▸ **Problem**
After finding the line with "export VERILOG_FILES = /design/src/rtl/serdes_pkg.sv" in the data below, set down exactly each line through the one with "set_clock_uncertainty 0.05 [all_clocks]", inclusive, and stop there.

::: Input data :::

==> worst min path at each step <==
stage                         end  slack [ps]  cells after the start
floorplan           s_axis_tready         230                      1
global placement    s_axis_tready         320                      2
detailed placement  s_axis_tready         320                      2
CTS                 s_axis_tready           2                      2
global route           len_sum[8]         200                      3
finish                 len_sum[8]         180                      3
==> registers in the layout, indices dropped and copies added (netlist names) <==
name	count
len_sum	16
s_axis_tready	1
==> src/include/serdes_defs.svh <==
`ifndef SERDES_DEFS_SVH
`define SERDES_DEFS_SVH

////////////////////////////////////////////////////////////
// serial link sizing

// bits per serial word, 2 to 8
`define SER_WIDTH 8

// training word periods after reset
`define TRAIN_WORDS 16

// consecutive good training words before lock
`define LOCK_COUNT 4

// deepest line delay in cycles, matches delay_t range
`define MAX_DELAY 15

`endif

==> src/rtl/serdes_pkg.sv <==
package serdes_pkg;

`include "serdes_defs.svh"

    ////////////////////////////////////////////////////////////
    // data path widths

    typedef logic [`SER_WIDTH-1:0] word_t;   // one parallel word
    typedef logic [3:0]            delay_t;  // line delay select, 0 to 15
    typedef logic [2:0]            bit_cnt_t; // bit slot inside a word period
    typedef logic [4:0]            word_cnt_t; // training words and match runs

    ////////////////////////////////////////////////////////////
    // state machines

    typedef enum logic {
        SER_TRAIN,  // fixed training word on the line
        SER_DATA    // switch word on the line
    } ser_state_t;

    typedef enum logic {
        DES_SEARCH, // hunting for the word boundary
        DES_LOCKED  // boundary found, words valid
    } des_state_t;

endpackage

==> src/rtl/word_serializer.sv <==
`timescale 1ns/1ns
`include "serdes_defs.svh"

module word_serializer import serdes_pkg::*; (
    input  logic       CLK,
    input  logic       rst,
    input  logic [7:0] sw,
    output logic       ser_bit
);

    // single one then zeros, every rotation is distinct
    localparam word_t TRAIN_WORD = {1'b1, {(`SER_WIDTH - 1){1'b0}}};

    ser_state_t state;
    word_cnt_t  train_cnt;   // training periods already sent
    bit_cnt_t   bit_cnt;
    word_t      shift_reg;
    word_t      sw_word;
    logic       last_bit;

    assign sw_word  = sw[`SER_WIDTH-1:0];   // upper switches ignored
    assign last_bit = (bit_cnt == bit_cnt_t'(`SER_WIDTH - 1));
    assign ser_bit  = shift_reg[`SER_WIDTH-1]; // msb first

    ////////////////////////////////////////////////////////////
    // word period counter

    always_ff @(posedge CLK) begin
        if (rst) begin
            bit_cnt <= '0;
        end else if (last_bit) begin
            bit_cnt <= '0;
        end else begin
            bit_cnt <= bit_cnt + 1'b1;
        end
    end

    ////////////////////////////////////////////////////////////
    // training phase, then data forever

    always_ff @(posedge CLK) begin
        if (rst) begin
            state     <= SER_TRAIN;
            train_cnt <= '0;
        end else if (last_bit && state == SER_TRAIN) begin
            if (train_cnt == word_cnt_t'(`TRAIN_WORDS - 1)) begin
                state <= SER_DATA;
            end else begin
                train_cnt <= train_cnt + 1'b1;
            end
        end
    end

    // loaded during reset so the first training msb is out right away
    always_ff @(posedge CLK) begin
        if (rst) begin
            shift_reg <= TRAIN_WORD;
        end else if (last_bit) begin
            // sw sampled here, goes out next period
            if (state == SER_TRAIN && train_cnt != word_cnt_t'(`TRAIN_WORDS - 1)) begin
                shift_reg <= TRAIN_WORD;
            end else begin
                shift_reg <= sw_word;
            end
        end else begin
            shift_reg <= shift_reg << 1;
        end
    end

    // period length depends on the counter wrapping at the right slot
    a_bit_cnt_range: assert property (
        @(posedge CLK) disable iff (rst)
        bit_cnt < `SER_WIDTH
    ) else $error("serializer bit counter out of range");

endmodule

==> src/rtl/line_delay.sv <==
`timescale 1ns/1ns
`include "serdes_defs.svh"

module line_delay import serdes_pkg::*; (
    input  logic   CLK,
    input  logic   rst,
    input  delay_t delay_sel,
    input  logic   ser_bit,
    output logic   line_bit
);

    // stage[k] holds ser_bit from k+1 cycles ago
    logic [`MAX_DELAY-1:0] stage;

    ////////////////////////////////////////////////////////////
    // skew line

    always_ff @(posedge CLK) begin
        if (rst) begin
            stage <= '0;   // line idles low
        end else begin
            stage <= {stage[`MAX_DELAY-2:0], ser_bit};
        end
    end

    // tap 0 bypasses the registers
    always_comb begin
        if (delay_sel == '0) begin
            line_bit = ser_bit;
        end else begin
            line_bit = stage[delay_sel - 1'b1];
        end
    end

    // skew is fixed between resets
    a_delay_stable: assert property (
        @(posedge CLK) disable iff (rst)
        $stable(delay_sel)
    ) else $error("delay_sel changed outside reset");

endmodule

==> src/rtl/word_deserializer.sv <==
`timescale 1ns/1ns
`include "serdes_defs.svh"

module word_deserializer import serdes_pkg::*; (
    input  logic  CLK,
    input  logic  rst,
    input  logic  line_bit,
    output word_t data_out,
    output logic  rdy
);

    localparam word_t TRAIN_WORD = {1'b1, {(`SER_WIDTH - 1){1'b0}}};

    des_state_t state;
    word_t      asm_word;     // last SER_WIDTH line bits, newest in lsb
    bit_cnt_t   bit_cnt;
    word_cnt_t  match_cnt;    // consecutive training hits
    logic       slip;         // stretches the next period by one cycle
    logic       boundary;
    logic       train_match;

    assign boundary    = (bit_cnt == bit_cnt_t'(`SER_WIDTH - 1));
    assign train_match = (asm_word == TRAIN_WORD);
    assign rdy         = (state == DES_LOCKED);

    ////////////////////////////////////////////////////////////
    // word assembly

    // free running, fills from the idle line during reset
    always_ff @(posedge CLK) begin
        asm_word <= {asm_word[`SER_WIDTH-2:0], line_bit};
    end

    ////////////////////////////////////////////////////////////
    // boundary strobe and bit slip

    always_ff @(posedge CLK) begin
        if (rst) begin
            bit_cnt <= '0;
        end else if (boundary) begin
            bit_cnt <= '0;
        end else if (!slip) begin
            bit_cnt <= bit_cnt + 1'b1;
        end
        // else hold one cycle, boundary moves one bit later
    end

    always_ff @(posedge CLK) begin
        if (rst) begin
            slip <= 1'b0;
        end else begin
            slip <= boundary && state == DES_SEARCH && !train_match;
        end
    end

    ////////////////////////////////////////////////////////////
    // lock detection

    always_ff @(posedge CLK) begin
        if (rst) begin
            state     <= DES_SEARCH;
            match_cnt <= '0;
        end else if (boundary && state == DES_SEARCH) begin
            if (train_match) begin
                if (match_cnt == word_cnt_t'(`LOCK_COUNT - 1)) begin
                    state <= DES_LOCKED;   // stays here until reset
                end
                match_cnt <= match_cnt + 1'b1;
            end else begin
                match_cnt <= '0;   // run broken, start over
            end
        end
    end

    // word output, only once aligned
    always_ff @(posedge CLK) begin
        if (rst) begin
            data_out <= '0;
        end else if (boundary && state == DES_LOCKED) begin
            data_out <= asm_word;
        end
    end

    // lock is sticky
    a_rdy_sticky: assert property (
        @(posedge CLK) disable iff (rst)
        rdy |=> rdy
    ) else $error("rdy dropped without reset");

    // nothing leaks to the output before lock
    a_data_quiet: assert property (
        @(posedge CLK) disable iff (rst)
        !rdy |=> $stable(data_out)
    ) else $error("data_out changed before lock");

endmodule

==> src/rtl/serdes_loopback.sv <==
`timescale 1ns/1ns

module serdes_loopback import serdes_pkg::*; (
    input  logic       CLK,
    input  logic       rst,
    input  logic [7:0] sw,
    input  delay_t     delay_sel,
    output word_t      data_out,
    output logic       rdy,
    output logic       ser_bit
);

    logic line_bit;   // ser_bit after the skew line

    ////////////////////////////////////////////////////////////
    // transmit side

    word_serializer u_ser (
        .CLK     (CLK),
        .rst     (rst),
        .sw      (sw),
        .ser_bit (ser_bit)
    );

    ////////////////////////////////////////////////////////////
    // line model

    line_delay u_line (
        .CLK       (CLK),
        .rst       (rst),
        .delay_sel (delay_sel),
        .ser_bit   (ser_bit),
        .line_bit  (line_bit)
    );

    ////////////////////////////////////////////////////////////
    // receive side

    word_deserializer u_des (
        .CLK      (CLK),
        .rst      (rst),
        .line_bit (line_bit),
        .data_out (data_out),
        .rdy      (rdy)
    );

endmodule

==> config.mk <==
export PLATFORM = sky130hd
export DESIGN_NAME = serdes_loopback
export DESIGN_NICKNAME = d
export VERILOG_FILES = /design/src/rtl/serdes_pkg.sv /design/src/rtl/word_serializer.sv /design/src/rtl/line_delay.sv /design/src/rtl/word_deserializer.sv /design/src/rtl/serdes_loopback.sv
export VERILOG_INCLUDE_DIRS = /design/src /design/src/include
export SDC_FILE = /design/constraint.sdc
export NUM_CORES = 1
export LEC_CHECK = 0
export BUFFER_PORTS_ARGS = -buffer_cell sky130_fd_sc_hd__buf_2
export CORE_MARGIN = 2
export CORE_UTILIZATION = 30
export CTS_CLUSTER_DIAMETER = 200
export DETAILED_ROUTE_END_ITERATION = 8
export PLACE_DENSITY_LB_ADDON = 0.12
export SLEW_MARGIN = 20
export SYNTH_ARGS = -nofsm -noshare
export SYNTH_HDL_FRONTEND = slang
export SYNTH_SLANG_ARGS = --single-unit
==> constraint.sdc <==
create_clock -name CLK -period 2.3 [get_ports CLK]
set_clock_uncertainty 0.05 [all_clocks]
set_input_delay 0.345 -clock CLK [delete_from_list [all_inputs] [get_ports CLK]]
set_output_delay 0.345 -clock CLK [all_outputs]
set_load 0.02 [all_outputs]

:::

▸ **Solution to this problem**
export VERILOG_FILES = /design/src/rtl/serdes_pkg.sv /design/src/rtl/word_serializer.sv /design/src/rtl/line_delay.sv /design/src/rtl/word_deserializer.sv /design/src/rtl/serdes_loopback.sv
export VERILOG_INCLUDE_DIRS = /design/src /design/src/include
export SDC_FILE = /design/constraint.sdc
export NUM_CORES = 1
export LEC_CHECK = 0
export BUFFER_PORTS_ARGS = -buffer_cell sky130_fd_sc_hd__buf_2
export CORE_MARGIN = 2
export CORE_UTILIZATION = 30
export CTS_CLUSTER_DIAMETER = 200
export DETAILED_ROUTE_END_ITERATION = 8
export PLACE_DENSITY_LB_ADDON = 0.12
export SLEW_MARGIN = 20
export SYNTH_ARGS = -nofsm -noshare
export SYNTH_HDL_FRONTEND = slang
export SYNTH_SLANG_ARGS = --single-unit
==> constraint.sdc <==
create_clock -name CLK -period 2.3 [get_ports CLK]
set_clock_uncertainty 0.05 [all_clocks]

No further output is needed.